[TASK TO COMPLETE] Reprint all entries without any alteration.

- Opening Delimiter -

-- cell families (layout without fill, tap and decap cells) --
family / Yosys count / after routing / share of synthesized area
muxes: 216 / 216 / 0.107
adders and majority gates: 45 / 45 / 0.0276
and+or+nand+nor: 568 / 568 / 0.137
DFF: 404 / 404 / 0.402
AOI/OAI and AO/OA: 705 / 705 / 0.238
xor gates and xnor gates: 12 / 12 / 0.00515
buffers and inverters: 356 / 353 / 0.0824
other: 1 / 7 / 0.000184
$ cat src/sv/lsi_pkg.sv
`timescale 1ns / 1ps
`default_nettype none
// ----------------------------------------------------------------------------
// lsi_pkg
// Shared widths, register indexes and the divider cell payload for the
// line segment intersection block.
// ----------------------------------------------------------------------------
package lsi_pkg;

    localparam int COORD_W  = 32;
    localparam int ITEM_W   = 8 * COORD_W;
    localparam int DEN_W    = 66;   // |r x s| <= 2^65
    localparam int QUO_W    = 32;   // quotient bits produced by the cell row
    localparam int NUM_W    = 100;  // |a*den + r*nt| < 2^99
    localparam int PTOL_W   = 32;
    localparam int TOL_W    = 16;
    localparam int CFG_IDX_W = 2;
    localparam int NUM_CELLS = QUO_W;

    localparam logic [CFG_IDX_W-1:0] REG_PARALLEL_TOL = 2'd0;
    localparam logic [CFG_IDX_W-1:0] REG_PARAM_TOL    = 2'd1;

    localparam logic [COORD_W-1:0] COORD_MAX = 32'h7fff_ffff;
    localparam logic [COORD_W-1:0] COORD_MIN = 32'h8000_0000;

    // one coordinate in flight through the divider row
    typedef struct packed {
        logic               neg;
        logic               big;    // quotient already known to exceed 32 bits
        logic [DEN_W-1:0]   rem;
        logic [QUO_W-1:0]   lq;     // low numerator bits out, quotient bits in
    } div_lane_t;

    typedef struct packed {
        logic               found;
        logic [DEN_W-1:0]   den;
        div_lane_t          x;
        div_lane_t          y;
    } cell_t;

endpackage
`default_nettype wire

$ cat src/sv/lsi_div_cell.sv
`timescale 1ns / 1ps
`default_nettype none
// ----------------------------------------------------------------------------
// lsi_div_cell
// One restoring division step on both coordinates, registered, with its own
// valid and a ready that lets bubbles close up.
// ----------------------------------------------------------------------------
module lsi_div_cell (
    input  wire logic             clk,
    input  wire logic             rst_n,
    input  wire logic             in_valid,
    output logic                  in_ready,
    input  wire lsi_pkg::cell_t   in_cell,
    output logic                  out_valid,
    input  wire logic             out_ready,
    output lsi_pkg::cell_t        out_cell
);

    logic           valid_reg;
    lsi_pkg::cell_t cell_reg, cell_next;

    function automatic lsi_pkg::div_lane_t lane_step(lsi_pkg::div_lane_t l,
                                                     logic [lsi_pkg::DEN_W-1:0] d);
        logic [lsi_pkg::DEN_W:0] trial;
        logic [lsi_pkg::DEN_W:0] diff;
        logic                    ge;
        lsi_pkg::div_lane_t      r;
        trial = {l.rem, l.lq[lsi_pkg::QUO_W-1]};
        diff  = trial - {1'b0, d};
        ge    = trial >= {1'b0, d};
        r.neg = l.neg;
        r.big = l.big;
        r.rem = ge ? diff[lsi_pkg::DEN_W-1:0] : trial[lsi_pkg::DEN_W-1:0];
        r.lq  = {l.lq[lsi_pkg::QUO_W-2:0], ge};
        return r;
    endfunction

    always_comb
    begin
        cell_next       = in_cell;
        cell_next.x     = lane_step(in_cell.x, in_cell.den);
        cell_next.y     = lane_step(in_cell.y, in_cell.den);
    end

    assign in_ready  = !valid_reg || out_ready;
    assign out_valid = valid_reg;
    assign out_cell  = cell_reg;

    always_ff @(posedge clk or negedge rst_n)
    begin
        if (!rst_n)
        begin
            valid_reg <= 1'b0;
        end
        else if (in_ready)
        begin
            valid_reg <= in_valid;
        end
    end

    always_ff @(posedge clk)
    begin
        if (in_ready)
        begin
            cell_reg <= cell_next;
        end
    end

endmodule
`default_nettype wire
===== src/rtl/core/assert_macros.svh =====
// ----------------------------------------------------------------------------
// Assertion macros
// Clocked, reset-gated property checks used by the queue top level.
// ----------------------------------------------------------------------------
`ifndef ASSERT_MACROS_SVH
`define ASSERT_MACROS_SVH

// Check a property at every rising clock edge outside reset
`define FQID_ASSERT(label, clk, rst_n, prop, msg) \
	label: assert property (@(posedge clk) disable iff (!rst_n) prop) else $error(msg);

// Check that an antecedent implies a consequent in the following cycle
`define FQID_ASSERT_NEXT(label, clk, rst_n, ante, cons, msg) \
	label: assert property (@(posedge clk) disable iff (!rst_n) (ante) |=> (cons)) \
		else $error(msg);

`endif


===== src/rtl/core/fqid_pkg.sv =====
// ----------------------------------------------------------------------------
// fqid_pkg
// Types and constants for the queue with indexed discard.
// ----------------------------------------------------------------------------
package fqid_pkg;

	localparam int DEPTH      = 16;
	localparam int ELEM_WIDTH = 32;
	localparam int CNT_W      = $clog2(DEPTH + 1);
	localparam int POS_W      = 4;

	typedef enum logic [1:0] {
		FUNC_ENQUEUE = 2'd0,
		FUNC_DEQUEUE = 2'd1,
		FUNC_DISCARD = 2'd2,
		FUNC_NOP     = 2'd3
	} func_t;

	typedef enum logic [1:0] {
		ERR_NONE  = 2'd0,
		ERR_FULL  = 2'd1,
		ERR_EMPTY = 2'd2,
		ERR_RANGE = 2'd3
	} err_t;

	typedef struct packed {
		func_t                         func;
		logic signed [ELEM_WIDTH-1:0] elem_in;
		logic [POS_W-1:0]              position;
	} cmd_t;

	typedef struct packed {
		logic signed [ELEM_WIDTH-1:0] head_elem;
		logic [CNT_W-1:0]              count;
		logic                          is_empty;
		err_t                          error;
	} rsp_t;

	// Per-cell control from the controller
	typedef struct packed {
		logic load;
		logic shift;
	} cell_ctrl_t;

	// Controller status toward the top level
	typedef struct packed {
		logic             done;
		logic [CNT_W-1:0] count;
		err_t             error;
	} ctrl_stat_t;

endpackage
===== config.mk =====
export PLATFORM = sky130hd
export DESIGN_NAME = srce_wrap
export DESIGN_NICKNAME = d
export VERILOG_FILES = /design/src/rtl/srce_wrap.sv
export SDC_FILE = /design/constraint.sdc
export NUM_CORES = 1
export LEC_CHECK = 0
export ABC_AREA = 1
export BUFFER_PORTS_ARGS = -buffer_cell sky130_fd_sc_hd__buf_4
export CORE_UTILIZATION = 47
export CTS_CLUSTER_SIZE = 16
export DETAILED_ROUTE_END_ITERATION = 10
export GPL_TIMING_DRIVEN = 1
export PLACE_DENSITY = 0.81
export RECOVER_POWER = 50
export SLEW_MARGIN = 0
export SYNTH_ARGS = -nofsm -noshare
export SYNTH_HDL_FRONTEND = slang
export SYNTH_SLANG_ARGS = --single-unit
export TNS_END_PERCENT = 20

===== constraint.sdc =====
create_clock -name aclk -period 1.73 [get_ports aclk]
set_input_delay 0.0865 -clock aclk [delete_from_list [all_inputs] [get_ports aclk]]
set_output_delay 0.0865 -clock aclk [all_outputs]
set_load 0.02 [all_outputs]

- Closing Delimiter -

[RESPONSE BELOW]
-- cell families (layout without fill, tap and decap cells) --
family / Yosys count / after routing / share of synthesized area
muxes: 216 / 216 / 0.107
adders and majority gates: 45 / 45 / 0.0276
and+or+nand+nor: 568 / 568 / 0.137
DFF: 404 / 404 / 0.402
AOI/OAI and AO/OA: 705 / 705 / 0.238
xor gates and xnor gates: 12 / 12 / 0.00515
buffers and inverters: 356 / 353 / 0.0824
other: 1 / 7 / 0.000184
$ cat src/sv/lsi_pkg.sv
`timescale 1ns / 1ps
`default_nettype none
// ----------------------------------------------------------------------------
// lsi_pkg
// Shared widths, register indexes and the divider cell payload for the
// line segment intersection block.
// ----------------------------------------------------------------------------
package lsi_pkg;

    localparam int COORD_W  = 32;
    localparam int ITEM_W   = 8 * COORD_W;
    localparam int DEN_W    = 66;   // |r x s| <= 2^65
    localparam int QUO_W    = 32;   // quotient bits produced by the cell row
    localparam int NUM_W    = 100;  // |a*den + r*nt| < 2^99
    localparam int PTOL_W   = 32;
    localparam int TOL_W    = 16;
    localparam int CFG_IDX_W = 2;
    localparam int NUM_CELLS = QUO_W;

    localparam logic [CFG_IDX_W-1:0] REG_PARALLEL_TOL = 2'd0;
    localparam logic [CFG_IDX_W-1:0] REG_PARAM_TOL    = 2'd1;

    localparam logic [COORD_W-1:0] COORD_MAX = 32'h7fff_ffff;
    localparam logic [COORD_W-1:0] COORD_MIN = 32'h8000_0000;

    // one coordinate in flight through the divider row
    typedef struct packed {
        logic               neg;
        logic               big;    // quotient already known to exceed 32 bits
        logic [DEN_W-1:0]   rem;
        logic [QUO_W-1:0]   lq;     // low numerator bits out, quotient bits in
    } div_lane_t;

    typedef struct packed {
        logic               found;
        logic [DEN_W-1:0]   den;
        div_lane_t          x;
        div_lane_t          y;
    } cell_t;

endpackage
`default_nettype wire

$ cat src/sv/lsi_div_cell.sv
`timescale 1ns / 1ps
`default_nettype none
// ----------------------------------------------------------------------------
// lsi_div_cell
// One restoring division step on both coordinates, registered, with its own
// valid and a ready that lets bubbles close up.
// ----------------------------------------------------------------------------
module lsi_div_cell (
    input  wire logic             clk,
    input  wire logic             rst_n,
    input  wire logic             in_valid,
    output logic                  in_ready,
    input  wire lsi_pkg::cell_t   in_cell,
    output logic                  out_valid,
    input  wire logic             out_ready,
    output lsi_pkg::cell_t        out_cell
);

    logic           valid_reg;
    lsi_pkg::cell_t cell_reg, cell_next;

    function automatic lsi_pkg::div_lane_t lane_step(lsi_pkg::div_lane_t l,
                                                     logic [lsi_pkg::DEN_W-1:0] d);
        logic [lsi_pkg::DEN_W:0] trial;
        logic [lsi_pkg::DEN_W:0] diff;
        logic                    ge;
        lsi_pkg::div_lane_t      r;
        trial = {l.rem, l.lq[lsi_pkg::QUO_W-1]};
        diff  = trial - {1'b0, d};
        ge    = trial >= {1'b0, d};
        r.neg = l.neg;
        r.big = l.big;
        r.rem = ge ? diff[lsi_pkg::DEN_W-1:0] : trial[lsi_pkg::DEN_W-1:0];
        r.lq  = {l.lq[lsi_pkg::QUO_W-2:0], ge};
        return r;
    endfunction

    always_comb
    begin
        cell_next       = in_cell;
        cell_next.x     = lane_step(in_cell.x, in_cell.den);
        cell_next.y     = lane_step(in_cell.y, in_cell.den);
    end

    assign in_ready  = !valid_reg || out_ready;
    assign out_valid = valid_reg;
    assign out_cell  = cell_reg;

    always_ff @(posedge clk or negedge rst_n)
    begin
        if (!rst_n)
        begin
            valid_reg <= 1'b0;
        end
        else if (in_ready)
        begin
            valid_reg <= in_valid;
        end
    end

    always_ff @(posedge clk)
    begin
        if (in_ready)
        begin
            cell_reg <= cell_next;
        end
    end

endmodule
`default_nettype wire
===== src/rtl/core/assert_macros.svh =====
// ----------------------------------------------------------------------------
// Assertion macros
// Clocked, reset-gated property checks used by the queue top level.
// ----------------------------------------------------------------------------
`ifndef ASSERT_MACROS_SVH
`define ASSERT_MACROS_SVH

// Check a property at every rising clock edge outside reset
`define FQID_ASSERT(label, clk, rst_n, prop, msg) \
	label: assert property (@(posedge clk) disable iff (!rst_n) prop) else $error(msg);

// Check that an antecedent implies a consequent in the following cycle
`define FQID_ASSERT_NEXT(label, clk, rst_n, ante, cons, msg) \
	label: assert property (@(posedge clk) disable iff (!rst_n) (ante) |=> (cons)) \
		else $error(msg);

`endif


===== src/rtl/core/fqid_pkg.sv =====
// ----------------------------------------------------------------------------
// fqid_pkg
// Types and constants for the queue with indexed discard.
// ----------------------------------------------------------------------------
package fqid_pkg;

	localparam int DEPTH      = 16;
	localparam int ELEM_WIDTH = 32;
	localparam int CNT_W      = $clog2(DEPTH + 1);
	localparam int POS_W      = 4;

	typedef enum logic [1:0] {
		FUNC_ENQUEUE = 2'd0,
		FUNC_DEQUEUE = 2'd1,
		FUNC_DISCARD = 2'd2,
		FUNC_NOP     = 2'd3
	} func_t;

	typedef enum logic [1:0] {
		ERR_NONE  = 2'd0,
		ERR_FULL  = 2'd1,
		ERR_EMPTY = 2'd2,
		ERR_RANGE = 2'd3
	} err_t;

	typedef struct packed {
		func_t                         func;
		logic signed [ELEM_WIDTH-1:0] elem_in;
		logic [POS_W-1:0]              position;
	} cmd_t;

	typedef struct packed {
		logic signed [ELEM_WIDTH-1:0] head_elem;
		logic [CNT_W-1:0]              count;
		logic                          is_empty;
		err_t                          error;
	} rsp_t;

	// Per-cell control from the controller
	typedef struct packed {
		logic load;
		logic shift;
	} cell_ctrl_t;

	// Controller status toward the top level
	typedef struct packed {
		logic             done;
		logic [CNT_W-1:0] count;
		err_t             error;
	} ctrl_stat_t;

endpackage
===== config.mk =====
export PLATFORM = sky130hd
export DESIGN_NAME = srce_wrap
export DESIGN_NICKNAME = d
export VERILOG_FILES = /design/src/rtl/srce_wrap.sv
export SDC_FILE = /design/constraint.sdc
export NUM_CORES = 1
export LEC_CHECK = 0
export ABC_AREA = 1
export BUFFER_PORTS_ARGS = -buffer_cell sky130_fd_sc_hd__buf_4
export CORE_UTILIZATION = 47
export CTS_CLUSTER_SIZE = 16
export DETAILED_ROUTE_END_ITERATION = 10
export GPL_TIMING_DRIVEN = 1
export PLACE_DENSITY = 0.81
export RECOVER_POWER = 50
export SLEW_MARGIN = 0
export SYNTH_ARGS = -nofsm -noshare
export SYNTH_HDL_FRONTEND = slang
export SYNTH_SLANG_ARGS = --single-unit
export TNS_END_PERCENT = 20

===== constraint.sdc =====
create_clock -name aclk -period 1.73 [get_ports aclk]
set_input_delay 0.0865 -clock aclk [delete_from_list [all_inputs] [get_ports aclk]]
set_output_delay 0.0865 -clock aclk [all_outputs]
set_load 0.02 [all_outputs]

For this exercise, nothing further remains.